#### Your objective:
The line containing "set_output_delay 0.624 -clock" and every line after it through the end of the records: return those exactly, and nothing more.

══ Records shown

File: config.mk
export PLATFORM = sky130hd
export DESIGN_NAME = key_freq_ctrl
export DESIGN_NICKNAME = d
export VERILOG_FILES = /design/src/rtl/key_freq_ctrl.sv
export SDC_FILE = /design/constraint.sdc
export NUM_CORES = 1
export LEC_CHECK = 0
export BUFFER_PORTS_ARGS = -buffer_cell sky130_fd_sc_hd__clkbuf_2
export CAP_MARGIN = 20
export CORE_MARGIN = 3
export CORE_UTILIZATION = 40
export CTS_CLUSTER_SIZE = 12
export DETAILED_ROUTE_END_ITERATION = 10
export SLEW_MARGIN = 0
export SYNTH_ARGS = -nofsm -noshare
export SYNTH_HDL_FRONTEND = slang
export SYNTH_SLANG_ARGS = --single-unit
File: constraint.sdc
create_clock -name clk -period 6.24 [get_ports clk]
set_input_delay 0.624 -clock clk [delete_from_list [all_inputs] [get_ports clk]]
set_output_delay 0.624 -clock clk [all_outputs]
set_load 0.05 [all_outputs]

════

#### Reply:
set_output_delay 0.624 -clock clk [all_outputs]
set_load 0.05 [all_outputs]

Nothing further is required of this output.